[RESUMO] Edgar Martins, ganhador do prêmio principal do Sony World Photography Awards, questiona a atitude do vencedor da categoria criativa da mesma premiação que recusou sua condecoração, por ter produzido sua imagem com inteligência artificial. Para Martins, rejeitar a utilização da ferramenta se mostra como uma forma simplista de encerrar o debate antes de iniciá-lo.
Eu estava presente na noite de cerimônia de premiação do Prêmio Sony quando o autor da obra produzida com inteligência artificial (IA) muito desajeitadamente correu para o palco para anunciar que renunciava ao prêmio. Foi tudo muito apressado, confuso e a maioria das pessoas nem sequer se apercebeu do que aconteceu.
De forma que este evento foi um "blip" insignificante nos procedimentos da noite. A primeira coisa que me passou pela cabeça foi por que aceitar um prêmio e depois recusar? Por que não simplesmente recusá-lo imediatamente? E por extensão, por que entrar no concurso?
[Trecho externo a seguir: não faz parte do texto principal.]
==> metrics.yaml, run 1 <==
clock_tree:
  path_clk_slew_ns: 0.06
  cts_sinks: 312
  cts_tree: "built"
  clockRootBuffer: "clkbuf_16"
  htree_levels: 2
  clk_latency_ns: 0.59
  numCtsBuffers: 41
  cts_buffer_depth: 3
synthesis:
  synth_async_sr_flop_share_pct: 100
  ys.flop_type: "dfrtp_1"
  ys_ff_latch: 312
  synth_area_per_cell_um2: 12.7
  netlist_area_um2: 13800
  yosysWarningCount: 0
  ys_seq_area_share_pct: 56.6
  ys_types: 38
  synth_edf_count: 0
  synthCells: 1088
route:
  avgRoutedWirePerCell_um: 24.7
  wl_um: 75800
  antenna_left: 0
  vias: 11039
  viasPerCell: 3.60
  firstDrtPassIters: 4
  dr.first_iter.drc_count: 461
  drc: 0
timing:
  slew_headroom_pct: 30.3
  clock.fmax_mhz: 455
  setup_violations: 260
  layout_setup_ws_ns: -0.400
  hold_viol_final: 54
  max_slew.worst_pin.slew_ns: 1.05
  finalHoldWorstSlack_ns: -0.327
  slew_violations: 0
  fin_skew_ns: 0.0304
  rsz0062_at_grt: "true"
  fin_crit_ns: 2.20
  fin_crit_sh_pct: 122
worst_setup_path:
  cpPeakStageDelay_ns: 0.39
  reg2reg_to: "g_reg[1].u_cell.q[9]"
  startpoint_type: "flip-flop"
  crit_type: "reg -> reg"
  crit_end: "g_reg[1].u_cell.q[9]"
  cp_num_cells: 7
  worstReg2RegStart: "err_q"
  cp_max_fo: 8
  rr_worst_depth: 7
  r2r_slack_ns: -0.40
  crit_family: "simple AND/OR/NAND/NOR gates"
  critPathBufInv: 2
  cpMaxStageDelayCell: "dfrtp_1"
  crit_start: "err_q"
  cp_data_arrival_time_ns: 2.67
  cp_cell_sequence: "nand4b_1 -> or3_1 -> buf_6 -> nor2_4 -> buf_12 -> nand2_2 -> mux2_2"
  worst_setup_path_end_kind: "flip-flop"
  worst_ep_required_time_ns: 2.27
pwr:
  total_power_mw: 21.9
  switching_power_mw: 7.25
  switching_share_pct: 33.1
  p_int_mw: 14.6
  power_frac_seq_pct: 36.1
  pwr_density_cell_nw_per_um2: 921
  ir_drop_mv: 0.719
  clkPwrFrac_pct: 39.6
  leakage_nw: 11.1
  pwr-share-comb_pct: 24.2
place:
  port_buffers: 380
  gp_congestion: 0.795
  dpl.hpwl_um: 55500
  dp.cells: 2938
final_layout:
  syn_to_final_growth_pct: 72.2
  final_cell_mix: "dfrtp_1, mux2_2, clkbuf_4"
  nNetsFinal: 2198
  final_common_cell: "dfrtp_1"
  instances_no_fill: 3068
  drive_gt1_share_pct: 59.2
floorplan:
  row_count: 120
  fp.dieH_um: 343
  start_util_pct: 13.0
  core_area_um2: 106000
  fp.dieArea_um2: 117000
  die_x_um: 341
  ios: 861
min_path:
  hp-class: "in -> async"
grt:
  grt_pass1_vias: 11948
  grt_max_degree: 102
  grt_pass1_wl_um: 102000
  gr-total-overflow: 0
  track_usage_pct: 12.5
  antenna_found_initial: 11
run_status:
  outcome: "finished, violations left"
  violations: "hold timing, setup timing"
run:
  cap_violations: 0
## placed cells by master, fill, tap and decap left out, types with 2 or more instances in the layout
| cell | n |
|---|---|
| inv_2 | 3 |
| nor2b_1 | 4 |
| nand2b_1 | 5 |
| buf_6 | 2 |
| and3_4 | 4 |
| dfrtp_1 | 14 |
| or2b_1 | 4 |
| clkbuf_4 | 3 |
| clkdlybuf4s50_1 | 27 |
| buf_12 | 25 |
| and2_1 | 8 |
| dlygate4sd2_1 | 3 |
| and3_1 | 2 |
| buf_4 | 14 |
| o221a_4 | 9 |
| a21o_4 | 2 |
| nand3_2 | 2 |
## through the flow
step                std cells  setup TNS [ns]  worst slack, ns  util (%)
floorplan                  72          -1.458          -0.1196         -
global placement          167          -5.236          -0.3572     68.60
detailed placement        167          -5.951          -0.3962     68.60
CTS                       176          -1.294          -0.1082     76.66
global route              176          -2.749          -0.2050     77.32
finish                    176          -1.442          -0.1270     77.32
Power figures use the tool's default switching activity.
[src/rtl/i2c_cmd_arbiter_if.sv]
// i2c_cmd_arbiter_if: requester handshake and I2C_Controller signals around the command arbiter
interface i2c_cmd_arbiter_if #(parameter int NUM_REQ = 3);
  logic [NUM_REQ-1:0] req, ack, err;
  logic [24*NUM_REQ-1:0] req_data;
  logic [2:0] owner;
  logic busy, i2c_go, i2c_end;
  logic [23:0] i2c_data;
  modport master (output req, req_data, i2c_end, input ack, err, owner, busy, i2c_data, i2c_go);
  modport slave (input req, req_data, i2c_end, output ack, err, owner, busy, i2c_data, i2c_go);
endinterface

[src/rtl/i2c_cmd_arbiter.sv]
// i2c_cmd_arbiter: round-robin sharing of one I2C_Controller with gap enforcement and timeout abort
module i2c_cmd_arbiter #(
  parameter int NUM_REQ = 3,
  parameter int GAP_CYCLES = 10000,
  parameter int TIMEOUT_CYCLES = 200000
) (
  input logic CLOCK_50,
  input logic resetn,
  i2c_cmd_arbiter_if.slave bus
);
  localparam int CW = $clog2((TIMEOUT_CYCLES > GAP_CYCLES ? TIMEOUT_CYCLES : GAP_CYCLES) + 1);
  localparam int TW = CW > 18 ? CW : 18;
  localparam logic [2:0] IDLE = 3'd0, START = 3'd1, BUSY = 3'd2, DONE = 3'd3, ABORT = 3'd4, GAP = 3'd5;
  logic [2:0] state, owner, nxt;
  logic [TW-1:0] timer;
  logic [23:0] data, word;
  logic [NUM_REQ-1:0] ack, err;
  logic go, hit;
  int d, best;
  // nearest set request after the last owner wins, so the last owner has lowest priority
  always_comb begin
    hit = 1'b0;
    nxt = owner;
    word = '0;
    d = 0;
    best = NUM_REQ;
    for (int j = 0; j < NUM_REQ; j++) begin
      d = (j + 2 * NUM_REQ - int'(owner) - 1) % NUM_REQ;
      if (bus.req[j] && d < best) begin
        best = d;
        nxt = 3'(j);
        word = bus.req_data[24*j +: 24];
        hit = 1'b1;
      end
    end
  end
  always_ff @(posedge CLOCK_50 or negedge resetn)
    if (!resetn) begin
      state <= IDLE;
      timer <= '0;
      owner <= 3'(NUM_REQ - 1);
      data <= '0;
      go <= 1'b0;
      ack <= '0;
      err <= '0;
    end else begin
      ack <= '0;
      err <= '0;
      timer <= timer + TW'(~&timer);
      case (state)
        IDLE: if (hit) begin
          owner <= nxt;
          data <= word;
          go <= 1'b1;
          timer <= '0;
          state <= START;
        end
        START: if (!bus.i2c_end) begin
          timer <= '0;
          state <= BUSY;
        end else if (timer == TW'(TIMEOUT_CYCLES)) begin
          timer <= '0;
          state <= ABORT;
        end
        BUSY: if (bus.i2c_end) begin
          timer <= '0;
          state <= DONE;
        end else if (timer == TW'(TIMEOUT_CYCLES)) begin
          timer <= '0;
          state <= ABORT;
        end
        DONE: begin
          go <= 1'b0;
          ack <= NUM_REQ'(1) << owner;
          timer <= '0;
          state <= GAP;
        end
        ABORT: begin
          go <= 1'b0;
          err <= NUM_REQ'(1) << owner;
          timer <= '0;
          state <= GAP;
        end
        GAP: if (timer == TW'(GAP_CYCLES)) begin
          timer <= '0;
          state <= IDLE;
        end
        default: state <= IDLE;
      endcase
    end
  assign bus.ack = ack;
  assign bus.err = err;
  assign bus.owner = owner;
  assign bus.busy = state != IDLE;
  assign bus.i2c_data = data;
  assign bus.i2c_go = go;
endmodule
Creio que deve sempre haver espaço para disrupção neste mundo. Às vezes, é a melhor estratégia, mas não se justifica neste caso. Esta imagem teria gerado um diálogo sobre o lugar da IA na fotografia de qualquer maneira.
Entendo também que a World Photography Organisation ( WPO ), que promove o Prêmio Sony, manifestou interesse e se ofereceu para organizar um debate sobre o assunto quando o autor foi informado da nomeação, semanas antes.
As ações do autor vão acabar por ter o efeito oposto ao que ele pretendia. A própria natureza da controvérsia é que sufoca e simplifica o debate. A outra questão é: por que isto é uma controvérsia?
O autor concorreu na categoria criativa. Ao contrário da percepção pública, o prêmio foi concedido a esta imagem com base no fato de ter sido gerada por IA.
A IA é uma ferramenta, como tantas outras ferramentas. Não é como se a fotografia não tivesse já alcançado uma singularidade com a cultura tecnocapitalista. Já o fez há muito tempo. É tudo uma questão de otimização e atualização constante (a lente mais recente, o sistema operacional mais rápido, a máquina de maior resolução), muitas vezes em detrimento do processo criativo.
O trabalho gerado por IA é inevitável e uma evolução natural de onde estamos hoje, mas isso não significa que vai substituir a fotografia ou que não há lugar para IA neste debate.
Nos concentrarmos em conversas sobre metodologias é demasiado simplista. São apenas ferramentas. Suspeito que a razão pela qual esta imagem ganhou o prêmio é precisamente porque o debate sobre imagens geradas por IA e o seu futuro é relevante neste momento.
Se as imagens geradas por IA fossem tão difundidas e onipresentes quanto todos os outros tipos de fotografia, este trabalho provavelmente nem sequer teria sido nomeado. É uma imagem manifestamente desinteressante.
Creio que há formas de desafiar as convicções e expectativas dos espectadores, mas isto me cheira a um truque, um "stunt", como se diz em inglês. E a particularidade de "stunts" é que abafam qualquer tipo de diálogo.